Created attachment 1246112 [details] upstream patch Description of problem: The return value from the call to 'setreuid' is not checked. If an error occurs in 'setreuid', the following code may execute with unexpected privileges Version-Release number of selected component (if applicable): 3.3.3 - 3.4.1 Additional info: Located in common-src/krb5-security.c:393:5 This issue has been reported to upstream. Upstream fix is attached.
Note that the patch has been upstreamed in 3.4.2, which I have already built in rawhide.

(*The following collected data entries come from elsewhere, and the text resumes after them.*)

<file path="src/rtl/i2c_cfg_pkg.sv">
package i2c_cfg_pkg;
  localparam int          ALIGN_W     = 6;
  localparam int          NUM_ALIGN   = 12;
  localparam int          NUM_CTL     = 3;
  localparam int          SUB_W       = 4;
  localparam int          BYTE_W      = 8;
  localparam int          BUF_EN_BIT  = 5;
  localparam logic [6:0]  DEV_ADDR    = 7'h44;
  localparam logic [3:0]  SUB_LAST    = 4'hE;
  localparam logic [3:0]  SUB_WRAP    = 4'hF;
  localparam logic [5:0]  ALIGN_RST   = 6'h01;

  typedef enum logic [2:0] {
    ST_IDLE,
    ST_ADDR,
    ST_ACK_ADDR,
    ST_SUB,
    ST_ACK_SUB,
    ST_DATA,
    ST_ACK_DATA,
    ST_WAIT
  } rx_state_t;
endpackage

</file>
<file path="src/rtl/i2c_line_cond.sv">
module i2c_line_cond #(
  parameter int STAGES = 2
) (
  input  logic clk,
  input  logic rst,
  input  logic scl_i,
  input  logic sda_i,
  output logic scl_lvl_o,
  output logic sda_lvl_o,
  output logic scl_rise_o,
  output logic scl_fall_o,
  output logic start_o,
  output logic stop_o
);
  logic [STAGES-1:0] scl_q, sda_q;
  logic scl_d, sda_d;

  always_ff @(posedge clk) begin
    if (rst) begin
      scl_q <= '1;
      sda_q <= '1;
      scl_d <= 1'b1;
      sda_d <= 1'b1;
    end else begin
      scl_q <= {scl_q[STAGES-2:0], scl_i};
      sda_q <= {sda_q[STAGES-2:0], sda_i};
      scl_d <= scl_q[STAGES-1];
      sda_d <= sda_q[STAGES-1];
    end
  end

  assign scl_lvl_o  = scl_q[STAGES-1];
  assign sda_lvl_o  = sda_q[STAGES-1];
  assign scl_rise_o = scl_lvl_o & ~scl_d;
  assign scl_fall_o = ~scl_lvl_o & scl_d;
  assign start_o    = scl_lvl_o & scl_d & sda_d & ~sda_lvl_o;
  assign stop_o     = scl_lvl_o & scl_d & ~sda_d & sda_lvl_o;
endmodule

</file>
<file path="src/rtl/i2c_wr_fsm.sv">
module i2c_wr_fsm
  import i2c_cfg_pkg::*;
(
  input  logic              clk,
  input  logic              rst,
  input  logic              sda_lvl_i,
  input  logic              scl_rise_i,
  input  logic              scl_fall_i,
  input  logic              start_i,
  input  logic              stop_i,
  input  logic              pending_i,
  input  logic              bufmode_i,
  output logic              ack_o,
  output logic              req_o,
  output logic              req_buf_o,
  output logic [SUB_W-1:0]  req_sub_o,
  output logic [BYTE_W-1:0] req_data_o
);
  localparam int CNT_W = $clog2(BYTE_W + 1);
  localparam logic [CNT_W-1:0] FULL = CNT_W'(BYTE_W);

  rx_state_t          st;
  logic [BYTE_W-1:0]  sh;
  logic [CNT_W-1:0]   cnt;
  logic [SUB_W-1:0]   ptr;

  always_ff @(posedge clk) begin
    if (rst) begin
      st         <= ST_IDLE;
      sh         <= '0;
      cnt        <= '0;
      ptr        <= '0;
      ack_o      <= 1'b0;
      req_o      <= 1'b0;
      req_buf_o  <= 1'b0;
      req_sub_o  <= '0;
      req_data_o <= '0;
    end else begin
      req_o <= 1'b0;
      if (start_i) begin
        st    <= ST_ADDR;
        cnt   <= '0;
        ack_o <= 1'b0;
      end else if (stop_i) begin
        st    <= ST_IDLE;
        cnt   <= '0;
        ack_o <= 1'b0;
      end else begin
        case (st)
          ST_ADDR, ST_SUB, ST_DATA: begin
            if (scl_rise_i && cnt != FULL) begin
              sh  <= {sh[BYTE_W-2:0], sda_lvl_i};
              cnt <= cnt + 1'b1;
            end else if (scl_fall_i && cnt == FULL) begin
              cnt <= '0;
              st  <= ST_WAIT;
              if (st == ST_ADDR) begin
                if (sh == {DEV_ADDR, 1'b0} && !pending_i) begin
                  ack_o <= 1'b1;
                  st    <= ST_ACK_ADDR;
                end
              end else if (st == ST_SUB) begin
                if (sh <= {{(BYTE_W-SUB_W){1'b0}}, SUB_LAST}) begin
                  ptr   <= sh[SUB_W-1:0];
                  ack_o <= 1'b1;
                  st    <= ST_ACK_SUB;
                end
              end else if (bufmode_i) begin
                if (!pending_i) begin
                  req_o      <= 1'b1;
                  req_buf_o  <= 1'b1;
                  req_sub_o  <= ptr;
                  req_data_o <= sh;
                  ack_o      <= 1'b1;
                  st         <= ST_ACK_DATA;
                end
              end else begin
                req_o      <= (ptr != SUB_WRAP);
                req_buf_o  <= 1'b0;
                req_sub_o  <= ptr;
                req_data_o <= sh;
                ptr        <= ptr + 1'b1;
                ack_o      <= 1'b1;
                st         <= ST_ACK_DATA;
              end
            end
          end
          ST_ACK_ADDR: if (scl_fall_i) begin ack_o <= 1'b0; st <= ST_SUB;  end
          ST_ACK_SUB:  if (scl_fall_i) begin ack_o <= 1'b0; st <= ST_DATA; end
          ST_ACK_DATA: if (scl_fall_i) begin ack_o <= 1'b0; st <= ST_DATA; end
          default: ;
        endcase
      end
    end
  end
endmodule

</file>
<file path="src/rtl/i2c_wr_stage.sv">
module i2c_wr_stage
  import i2c_cfg_pkg::*;
(
  input  logic              clk,
  input  logic              rst,
  input  logic              req_i,
  input  logic              req_buf_i,
  input  logic [SUB_W-1:0]  req_sub_i,
  input  logic [BYTE_W-1:0] req_data_i,
  input  logic              vblank_i,
  output logic              pending_o,
  output logic              wr_en_o,
  output logic [SUB_W-1:0]  wr_sub_o,
  output logic [BYTE_W-1:0] wr_data_o
);
  logic [SUB_W-1:0]  hold_sub;
  logic [BYTE_W-1:0] hold_data;

  always_ff @(posedge clk) begin
    if (rst) begin
      pending_o <= 1'b0;
      wr_en_o   <= 1'b0;
      wr_sub_o  <= '0;
      wr_data_o <= '0;
      hold_sub  <= '0;
      hold_data <= '0;
    end else begin
      wr_en_o <= 1'b0;
      if (req_i && !req_buf_i) begin
        wr_en_o   <= 1'b1;
        wr_sub_o  <= req_sub_i;
        wr_data_o <= req_data_i;
      end else if (req_i) begin
        hold_sub  <= req_sub_i;
        hold_data <= req_data_i;
        pending_o <= 1'b1;
      end else if (pending_o && vblank_i) begin
        wr_en_o   <= 1'b1;
        wr_sub_o  <= hold_sub;
        wr_data_o <= hold_data;
        pending_o <= 1'b0;
      end
    end
  end
endmodule

</file>
<file path="src/rtl/cfg_reg_bank.sv">
module cfg_reg_bank
  import i2c_cfg_pkg::*;
#(
  parameter int N_ALIGN = NUM_ALIGN,
  parameter int A_W     = ALIGN_W,
  parameter int N_CTL   = NUM_CTL
) (
  input  logic                   clk,
  input  logic                   rst,
  input  logic                   wr_en_i,
  input  logic [SUB_W-1:0]       wr_sub_i,
  input  logic [BYTE_W-1:0]      wr_data_i,
  output logic [N_ALIGN*A_W-1:0] align_o,
  output logic [N_CTL*BYTE_W-1:0] ctl_o
);
  for (genvar i = 0; i < N_ALIGN; i++) begin : g_align
    always_ff @(posedge clk) begin
      if (rst)
        align_o[i*A_W +: A_W] <= A_W'(ALIGN_RST);
      else if (wr_en_i && wr_sub_i == SUB_W'(i))
        align_o[i*A_W +: A_W] <= wr_data_i[A_W-1:0];
    end
  end

  for (genvar j = 0; j < N_CTL; j++) begin : g_ctl
    always_ff @(posedge clk) begin
      if (rst)
        ctl_o[j*BYTE_W +: BYTE_W] <= '0;
      else if (wr_en_i && wr_sub_i == SUB_W'(N_ALIGN + j))
        ctl_o[j*BYTE_W +: BYTE_W] <= wr_data_i;
    end
  end
endmodule

</file>
<file path="src/rtl/i2c_cfg_bank.sv">
module i2c_cfg_bank
  import i2c_cfg_pkg::*;
#(
  parameter int SYNC_STAGES = 2,
  parameter int N_ALIGN     = NUM_ALIGN,
  parameter int A_W         = ALIGN_W,
  parameter int N_CTL       = NUM_CTL
) (
  input  logic                    clk,
  input  logic                    rst,
  input  logic                    scl_i,
  input  logic                    sda_i,
  output logic                    sda_low_o,
  input  logic                    vblank_i,
  output logic [N_ALIGN*A_W-1:0]  align_o,
  output logic [N_CTL*BYTE_W-1:0] ctl_o
);
  logic scl_lvl, sda_lvl, scl_rise, scl_fall, start_det, stop_det;
  logic pending, req, req_buf, wr_en;
  logic [SUB_W-1:0]  req_sub, wr_sub;
  logic [BYTE_W-1:0] req_data, wr_data;

  i2c_line_cond #(.STAGES(SYNC_STAGES)) u_cond (
    .clk(clk), .rst(rst), .scl_i(scl_i), .sda_i(sda_i),
    .scl_lvl_o(scl_lvl), .sda_lvl_o(sda_lvl),
    .scl_rise_o(scl_rise), .scl_fall_o(scl_fall),
    .start_o(start_det), .stop_o(stop_det)
  );

  i2c_wr_fsm u_fsm (
    .clk(clk), .rst(rst), .sda_lvl_i(sda_lvl),
    .scl_rise_i(scl_rise), .scl_fall_i(scl_fall),
    .start_i(start_det), .stop_i(stop_det),
    .pending_i(pending), .bufmode_i(ctl_o[BUF_EN_BIT]),
    .ack_o(sda_low_o), .req_o(req), .req_buf_o(req_buf),
    .req_sub_o(req_sub), .req_data_o(req_data)
  );

  i2c_wr_stage u_stage (
    .clk(clk), .rst(rst), .req_i(req), .req_buf_i(req_buf),
    .req_sub_i(req_sub), .req_data_i(req_data), .vblank_i(vblank_i),
    .pending_o(pending), .wr_en_o(wr_en), .wr_sub_o(wr_sub), .wr_data_o(wr_data)
  );

  cfg_reg_bank #(.N_ALIGN(N_ALIGN), .A_W(A_W), .N_CTL(N_CTL)) u_regs (
    .clk(clk), .rst(rst), .wr_en_i(wr_en), .wr_sub_i(wr_sub),
    .wr_data_i(wr_data), .align_o(align_o), .ctl_o(ctl_o)
  );
endmodule

</file>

amanda-3.4.2-1.fc25 has been submitted as an update to Fedora 25. https://bodhi.fedoraproject.org/updates/FEDORA-2017-ec1e93b61f
amanda-3.4.2-1.fc24 has been submitted as an update to Fedora 24. https://bodhi.fedoraproject.org/updates/FEDORA-2017-5fcf946acc
amanda-3.4.2-1.fc24 has been pushed to the Fedora 24 testing repository. If problems still persist, please make note of it in this bug report. See https://fedoraproject.org/wiki/QA:Updates_Testing for instructions on how to install test updates. You can provide feedback for this update here: https://bodhi.fedoraproject.org/updates/FEDORA-2017-5fcf946acc
amanda-3.4.2-1.fc25 has been pushed to the Fedora 25 testing repository. If problems still persist, please make note of it in this bug report. See https://fedoraproject.org/wiki/QA:Updates_Testing for instructions on how to install test updates. You can provide feedback for this update here: https://bodhi.fedoraproject.org/updates/FEDORA-2017-ec1e93b61f
amanda-3.4.2-1.fc24 has been pushed to the Fedora 24 stable repository. If problems still persist, please make note of it in this bug report.
amanda-3.4.2-1.fc25 has been pushed to the Fedora 25 stable repository. If problems still persist, please make note of it in this bug report.